In this arrangement, once again, Hudson Soft retained the rights to the character and name, allowing the company to continue to produce future games using the Adventure Island name and characters. These sequels are not based on the Wonder Boy sequels.

Hudson released Champion Takahashi's Adventure Island for the MSX. This version featured Master Higgins as the main character but retained the music of Wonder Boy, unlike the NES Adventure Island which had a completely different soundtrack.

Escape repeated the same kind of task by converting Sega's 1991 beat 'em up arcade Riot City, into Hudson Soft's 1992 TurboGrafx-CD title Riot Zone.

Through its 2012 absorption of Hudson Soft, Konami currently owns the rights to the Adventure Island series.

==Reception==

Review scores
| Publication | Score |  |  |  |  |
| Arcade | C64 | Master System | mobile | ZX |
| Crash |  |  |  |  | 43% |
| Computer and Video Games | Positive | 7/10 | 80% |  |  |
| IGN |  |  |  | 7.1/10 |  |
| Sinclair User |  |  |  |  | 8/10 |
| Your Sinclair |  |  |  |  | 7/10 |
| Zzap!64 |  | 52% |  |  |  |
| Computer Entertainer |  |  | 7/8 |  |  |

===Arcade===
Wonder Boy was a commercial success in arcades. In Japan, Game Machine listed Wonder Boy as the fifth most successful table arcade unit of May 1986. It became Japan's tenth highest-grossing table arcade game during the latter half of 1986. It appeared at number two on Euromax's nationwide UK arcade chart in 1987, just below Capcom's 1942 at number one.

The arcade game was critically acclaimed upon release.

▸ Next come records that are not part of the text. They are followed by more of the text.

Background: an optimization exercise with open tools, aiming at small area, a short achievable clock period and few clock cycles. Do not read the settings as production practice. At most, simulation tests tie the RTL to the original design; equivalence was not proved.

// SP_wocg
module SP_wocg(
	clk,
	rst_n,
	in_valid,
	in_data,
	in_mode,
	out_valid,
	out_data
);
input clk, rst_n, in_valid;
input [2:0] in_mode;
input [8:0] in_data;
output reg out_valid;
output reg [8:0] out_data;
integer k;
function [8:0] qadd;     
	input [8:0] x, y;
	reg [9:0] s, s2;
	begin
		s  = {2'b0, x[7:0]} + {2'b0, y[7:0]};
		s2 = {2'b0, x[7:0]} + {2'b0, y[7:0]} + 10'd258;   
		if (s2[9]) qadd = {~(x[8] ^ y[8]), s2[7:0]};
		else       qadd = {x[8] ^ y[8], s[7:0]};
	end
endfunction
function [8:0] qsub;     
	input [8:0] x, y;
	reg [8:0] d, d2;
	begin
		d  = {1'b0, x[7:0]} - {1'b0, y[7:0]};
		d2 = {1'b0, x[7:0]} - {1'b0, y[7:0]} + 9'd254;
		if (d[8]) qsub = {~(x[8] ^ y[8]), d2[7:0]};
		else      qsub = {x[8] ^ y[8], d[7:0]};
	end
endfunction
function [8:0] maddq;    
	input [8:0] x, y;
	input       n;
	reg [9:0] s, s1;
	begin
		s  = {1'b0, x} + {1'b0, y ^ {9{n}}} + {9'd0, n};    
		s1 = s + (n ? 10'd509 : 10'd3);                     
		maddq = (n ? ~s[9] : s1[9]) ? s1[8:0] : s[8:0];
	end
endfunction
  ...
Size: about 2,600 cells after synthesis, ~180 flip-flops, about 25 I/O pins.
Settings: LEC_CHECK=0, ABC_AREA=1, ABC_CLOCK_PERIOD_IN_PS=3500, CAP_MARGIN=20, CORE_MARGIN=2, CORE_UTILIZATION=40, SETUP_SLACK_MARGIN=4.0, SLEW_MARGIN=20, SYNTH_MEMORY_MAX_BITS=16384, TNS_END_PERCENT=5; clock period 8.0 ns.
run.sh (not shown) runs the stock make flow with config.mk's settings and CLKGATE_MAP_FILE= SYNTH_SCRIPT=/design/flow/synth_recipe.tcl, a recipe that flattens the netlist after the stock synthesis.
Rerun with:
--- a/flow/design.v
+++ b/flow/design.v
@@ -71,31 +71,31 @@
 	if (!rst_n) cnt <= 5'd0;
 	else        cnt <= cnt_n;
 end
 always @(posedge clk) if (start) mode <= in_mode;
 reg ph_nl;       
 reg ph_b;        
 reg ph_k;        
-reg k_first;     
+reg ph_ns;       
 reg ph_c;        
 reg ph_s;        
 reg ins;         
 reg ph_o;        
 reg first;       
 always @(posedge clk or negedge rst_n) begin
 	if (!rst_n) begin
 		ph_nl <= 1'b0; ph_b <= 1'b0; ph_k <= 1'b0;
-		ph_c <= 1'b0; ph_s <= 1'b0; ins <= 1'b0; k_first <= 1'b0;
+		ph_c <= 1'b0; ph_s <= 1'b0; ins <= 1'b0; ph_ns <= 1'b0;
 		ph_o <= 1'b0; first <= 1'b0;
 	end else begin
 		ph_nl <= (cnt_n >= 5'd2) && (cnt_n <= 5'd7);
-		first <= (cnt_n == 5'd2);
+		first <= (cnt_n == 5'd1);
+		ph_ns <= (cnt_n >= 5'd1) && (cnt_n <= 5'd6);
 		ph_b  <= (cnt_n >= 5'd3) && (cnt_n <= 5'd8);
 		ph_k  <= mode_n[1] && (cnt_n >= 5'd7) && (cnt_n <= 5'd12);
-		k_first <= (cnt_n == 5'd7);
 		ph_c  <= mode_n[1] && (cnt_n >= 5'd9) && (cnt_n <= 5'd14);
 		ph_s  <= !mode_n[1] && (cnt_n >= 5'd4) && (cnt_n <= 5'd9);
 		ins   <= mode_n[2] && (mode_n[1] ? (cnt_n >= 5'd10) && (cnt_n <= 5'd15)
 		                                 : (cnt_n >= 5'd4) && (cnt_n <= 5'd9));
 		ph_o  <= (cnt_n != 5'd0) && (cnt_n >= os);
 	end
 end
@@ -638,20 +638,18 @@
 	t_r  <= exp_t;
 	tq_r <= e_in[8];
 end
 wire [8:0] v_r = tq_r ? 9'd509 - t_r : t_r;
 reg [8:0] rs [0:5];      
 reg [8:0] rc [0:5];      
 reg       rv [0:5];      
-wire [8:0] ns_n = first ? e_in : qadd(ns, e_in);
-wire [8:0] ns_x = k_first ? ns_n : ns;
-wire [8:0] k_x = mode[0] ? ns_x : rc[0];
-wire [8:0] k_y = mode[0] ? rc[0] : ns_x;
+wire [8:0] k_x = mode[0] ? ns : rc[0];
+wire [8:0] k_y = mode[0] ? rc[0] : ns;
 always @(posedge clk) e_in <= ph_k ? qsub(k_x, k_y) : nl_a;
-always @(posedge clk) if (ph_nl) ns <= ns_n;
+always @(posedge clk) if (ph_ns) ns <= first ? nl_a : qadd(ns, nl_a);
 wire [8:0] bval = mode[0] ? v_r : rs[2];
 wire [8:0] s_y = (mode[0] | ph_c) ? t_r : rs[2];
 wire       s_n = (mode[0] | ph_c) & tq_r;
 reg  [5:0] gt;           
 always @(*) begin
 	for (k = 0; k < 6; k = k + 1)
 		gt[k] = (k == 3) || (rv[k] && (rc[3] < rc[k]));
What happened:
- global-route usage grows by 0.14 points
- clock-buffer cell count grows by 1
- register-to-register slack gains 0.18 ns
- die area shrinks by 1.8%
- wire length shrinks by 2.2%
- setup slack gains 0.11 ns
- cell area shrinks by 4.3%
- sequential share of layout area grows by 0.95 points
Testbench counts after the change, summed over its fixed seeds: cycles 6,708.
Function not checked in the first run of this note: the RTL went through the layout flow alone.

==> static timing again, ports no longer ideal <==
In the flow no input, the clock included, has a driving cell. The finished layouts below were timed again as built, in two steps.
Step 1 (the two cells are an assumption about what drives the block):
set clk [get_ports {clk}]
set_driving_cell -lib_cell sky130_fd_sc_hd__clkbuf_16 $clk
set_driving_cell -lib_cell sky130_fd_sc_hd__buf_2 [delete_from_list [all_inputs] $clk]
Step 2 moves the port delays by t, midway between the first and last clock arrival at a register: inputs arrive t later, outputs are due t later. That takes back most of the time a late clock gives input paths.
Three values: ideal ports, drivers, drivers and shift; two values: the first two.
run | shift t [ns] | slack for setup (ns) | hold slack, ns
the first run | 0.528 | 3.844 / 3.875 / 3.349 | 0.321 / 0.321 / 0.321
the second run | 0.509 | 3.956 / 3.988 / 3.479 | 0.324 / 0.324 / 0.324
After both steps every run listed still meets setup and hold. For the first run, which loses most, drivers alone change the setup slack by +0.031 ns; drivers and shift together by -0.495 ns.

In Computer and Video Games, the game was lauded by reviewer Clare Edgeley for its detailed, bright, colorful graphics and simple, addictive gameplay, whilst some criticism was leveled towards the lack of variety. She also stated it reminds her of Super Mario Bros. though "not as complicated but just as playable." Writers now note that both games share a common ancestor in Pac-Land.

===Ports===
The Master System port received positive reviews from Computer Entertainer and Computer and Video Games.

Amstrad Action awarded the Amstrad CPC version of the game 68% on its original release in 1987, and 62% on its re-release three years later. Computing With the Amstrad awarded the game 88% on its original release.

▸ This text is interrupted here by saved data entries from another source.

Source: an optimization exercise on an open RTL-to-GDS flow (aim: small area). Production flows keep margins and buffers that such runs may drop. Where RTL was checked, it was by simulation tests only, not by an equivalence proof against the original. No functional check of the RTL was part of runs 2 and 3. Power figures rest on the tool's default switching activity, not on a simulated workload.

### flow/flow/run.sh
#!/bin/bash
# The standard layout (standard.sh), with these changes:
#  - clock tree synthesis adds no dummy loads;
#  - the ports are buffered with buf_1.
set -euo pipefail
cd "$(dirname "$0")/.."
rm -rf scripts_area
cp -r "$FLOW_HOME/scripts" scripts_area
cp flow/abc_area.script scripts_area/abc_area.script
export SCRIPTS_DIR="$PWD/scripts_area"
export CTS_ARGS="-sink_clustering_enable -repair_clock_nets -buf_list sky130_fd_sc_hd__clkbuf_8 -dont_use_dummy_load"
export BUFFER_PORTS_ARGS="-buffer_cell sky130_fd_sc_hd__buf_1"
bash standard.sh > standard_flow.log 2>&1
### flow/flow/abc_area.script
strash
&get -n
&deepsyn -T 30
&put
dch -f
amap
### flow/standard.sh
#!/bin/bash
# synth_recipe.tcl (not shown) runs the flow's synth.tcl, then flattens the netlist and writes it again
# the make line also repeats each setting of config.mk as NAME=value (left out here)
make -C /OpenROAD-flow-scripts/flow DESIGN_CONFIG=/design/flow/config.mk WORK_HOME=/design/flow/orfs CLKGATE_MAP_FILE= SYNTH_SCRIPT=/design/flow/synth_recipe.tcl "${@:-finish}"
### flow/config.mk
export PLATFORM = sky130hd
export DESIGN_NAME = mtm_Alu
export DESIGN_NICKNAME = mtm_Alu
export VERILOG_FILES = /design/flow/design.v
export SDC_FILE = /design/flow/constraint.sdc
export NUM_CORES = 4
export LEC_CHECK = 0
export ABC_AREA = 1
export CAP_MARGIN = 20
export CORE_MARGIN = 2
export CORE_UTILIZATION = 40
export CTS_BUF_LIST = sky130_fd_sc_hd__clkbuf_8
export SLEW_MARGIN = 20
### flow/constraint.sdc
create_clock -name core_clock -period 8.0 [get_ports {clk}]
set_input_delay 1.6000 -clock core_clock [delete_from_list [all_inputs] [get_ports {clk}]]
set_output_delay 1.6000 -clock core_clock [all_outputs]
set_load 0.01 [all_outputs]
### flow/design.v
module mtm_Alu (
    input  wire clk,    
    input  wire rst_n,  
    input  wire sin,    
    output wire sout    
);
reg  [3:0]  bc;
reg  [3:0]  pc;
reg  [1:0]  cd;       
reg  [3:0]  lf;       
reg  [3:0]  M;
reg  [31:0] X;
reg  [31:0] H;        
wire busy  = pc[3] & pc[2];
wire pc8   = pc[3] & !pc[2];
wire bc10  = (bc == 4'd10);
wire ferr  = !busy && ((bc == 4'd1 && (pc8 ? !sin : sin)) || (bc10 && !sin));
wire pay   = !busy && bc >= 4'd2 && bc <= 4'd9;
reg         c8;
wire        arith = M[2];
wire        sub   = M[0];
wire [1:0]  ck    = {bc[3], bc[0]};                  
wire        ldc   = pay && pc8 && bc >= 4'd6;
reg  [7:0]  xa;
always @* begin
    case (ck)
        2'd0: xa = X[7:0];
        2'd1: xa = X[15:8];
        2'd2: xa = X[23:16];
        default: xa = X[31:24];
    endcase
end
wire [7:0]  ha    = H[7:0];
wire [7:0]  yb    = ha ^ {8{sub}};
wire [8:0]  cc;
wire [7:0]  sum;
assign cc[0] = (ck == 2'd0) ? sub : c8;
genvar gi;
generate for (gi = 0; gi < 8; gi = gi + 1) begin : rca
    assign sum[gi]  = xa[gi] ^ yb[gi] ^ cc[gi];
    assign cc[gi+1] = (xa[gi] & yb[gi]) | (xa[gi] & cc[gi]) | (yb[gi] & cc[gi]);
end endgenerate
wire [7:0]  R     = arith ? sum : (sub ? (xa | ha) : (xa & ha));
reg  [2:0] spc;
reg  [3:0] sbc;
reg  [2:0] oc;        
reg        z;        
wire spc4  = spc[2];
wire sidle = spc4 && bc10s;
wire bc10s = (sbc == 4'd10);
wire spay  = sbc >= 4'd2 && sbc <= 4'd9;
wire sdata = !spc4 && spay;
wire go    = sidle && (cd[1] || (cd[0] && (!M[3] || M == 4'b1010 || M == 4'b1100)));
wire cy    = c8 ^ sub;
reg  obit;
always @* begin
    if (sbc == 4'd0) obit = 1'b0;
    else if (sbc == 4'd1) obit = spc4;
    else if (!spay) obit = 1'b1;
    else if (!spc4) obit = H[31];
    else if (sbc <= 4'd6) obit = M[3];
    else obit = oc[2];
end
assign sout = obit;
always @(posedge clk) begin
    if (!rst_n) begin
        bc <= 4'd0; pc <= 4'd0; cd <= 2'd0;
        spc <= 3'd4; sbc <= 4'd10;
    end else begin
        cd <= busy ? pc[1:0] : 2'd0;
        if (bc != 4'd0 || !sin) begin
            if (ferr) begin
                bc <= 4'd1; pc <= 4'd14;
            end else if (bc10) begin
                bc <= 4'd0;
                if (busy) pc <= 4'd0;
                else if (!pc8) pc <= pc + 4'd1;
                else if (lf == 4'd0) begin pc <= 4'd13; bc <= 4'd9; end
                else begin pc <= 4'd15; bc <= 4'd1; end
            end else bc <= bc + 4'd1;
        end
        if (go) begin
            sbc <= 4'd15;
            spc <= (cd[1] || M[3] || M[1]) ? 3'd4 : 3'd0;
        end else if (!sidle) begin
            if (bc10s) begin
                sbc <= 4'd0;
                spc <= spc + 3'd1;
            end else sbc <= sbc + 4'd1;
        end
    end
end
always @(posedge clk) begin
    if (pc == 4'd0 && bc < 4'd9)
        lf <= 4'd0;
    else if (pay) begin
        lf <= {lf[2:0], 1'b0} ^ (lf[3] ? 4'b0011 : 4'b0000) ^
              (((pc8 && bc == 4'd2) || sin) ? ((pc == 4'd4 && bc <= 4'd8) ? 4'b1111 : 4'b0011) : 4'b0000);
    end
    if (go) begin
        if (cd[1]) begin                                       
            M <= cd[0] ? 4'b1010 : 4'b1100;
            z <= !cd[0];
            oc <= cd[0] ? 3'b111 : 3'b101;
        end else if (M[3]) begin                               
            z <= M[2];
            oc <= M[2] ? 3'b101 : 3'b111;
        end else if (M[1]) begin                               
            M <= 4'b1001;
            z <= 1'b0;
            oc <= 3'b110;
        end else begin                                         
            M <= {1'b0, arith && cy, arith && !cy && H[31], arith};
            z <= arith && (sub ? cy : H[31]);
            oc <= {H[31], 2'b00};
        end
    end else begin
        if (pay && pc8) begin
            if (bc <= 4'd5) M <= {M[2:0], sin};
            else if (M[3] && (sin != (bc == 4'd6 ? M[2] : bc == 4'd7 ? M[1] : bc == 4'd9)))
                M <= 4'b1000;
        end else if (spc4 && spay) M <= {M[2:0], z};
        else if (sdata) M[0] <= M[0] && !H[31];
        if (spay) oc <= {oc[1:0], 1'b0} ^ ((oc[2] ^ obit) ? 3'b011 : 3'b000);
    end
    if (pay && pc[3:2] == 2'b00) X <= {X[30:0], sin};
    if (ldc) begin
        H <= {R, H[31:8]};
        c8 <= cc[8];
    end else if ((pay && pc[3:2] == 2'b01) || sdata) H <= {H[30:0], sin};
end
endmodule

Reviewing the ZX Spectrum version, CRASH remained unconvinced, citing technical shortcomings, including poor character-based scrolling, considerable slowdown, and confusion induced by the monochrome display. On its re-release, while quoting the aforementioned problems, the reviewer was willing to overlook them, highlighting the quality of the sprites and the fun offered by the game, and offering it 69%. Sinclair User was the most enthusiastic about the game, offering it 8 out of 10 on its original release, and 72% on its re-release. Your Sinclair offered 7 out of 10 on its original release and 67% on its re-release.

The C64 version shares the same graphics as the Amstrad CPC version; unlike the ZX Spectrum and Amstrad versions, however, the game featured smooth horizontal scrolling. CVG and Your Commodore reviewed the game reasonably well on initial release, with Your Commodore remarking that it was an excellent arcade conversion but feeling it was lacking in originality, and CVG describing it as addictive, whilst Zzap were much more critical, rating the game 52% and criticising the poor sound and labelling the actual arcade game itself as 'ordinary'.

IGN awarded the mobile version 7.1 out of 10, praising its accuracy to the arcade original.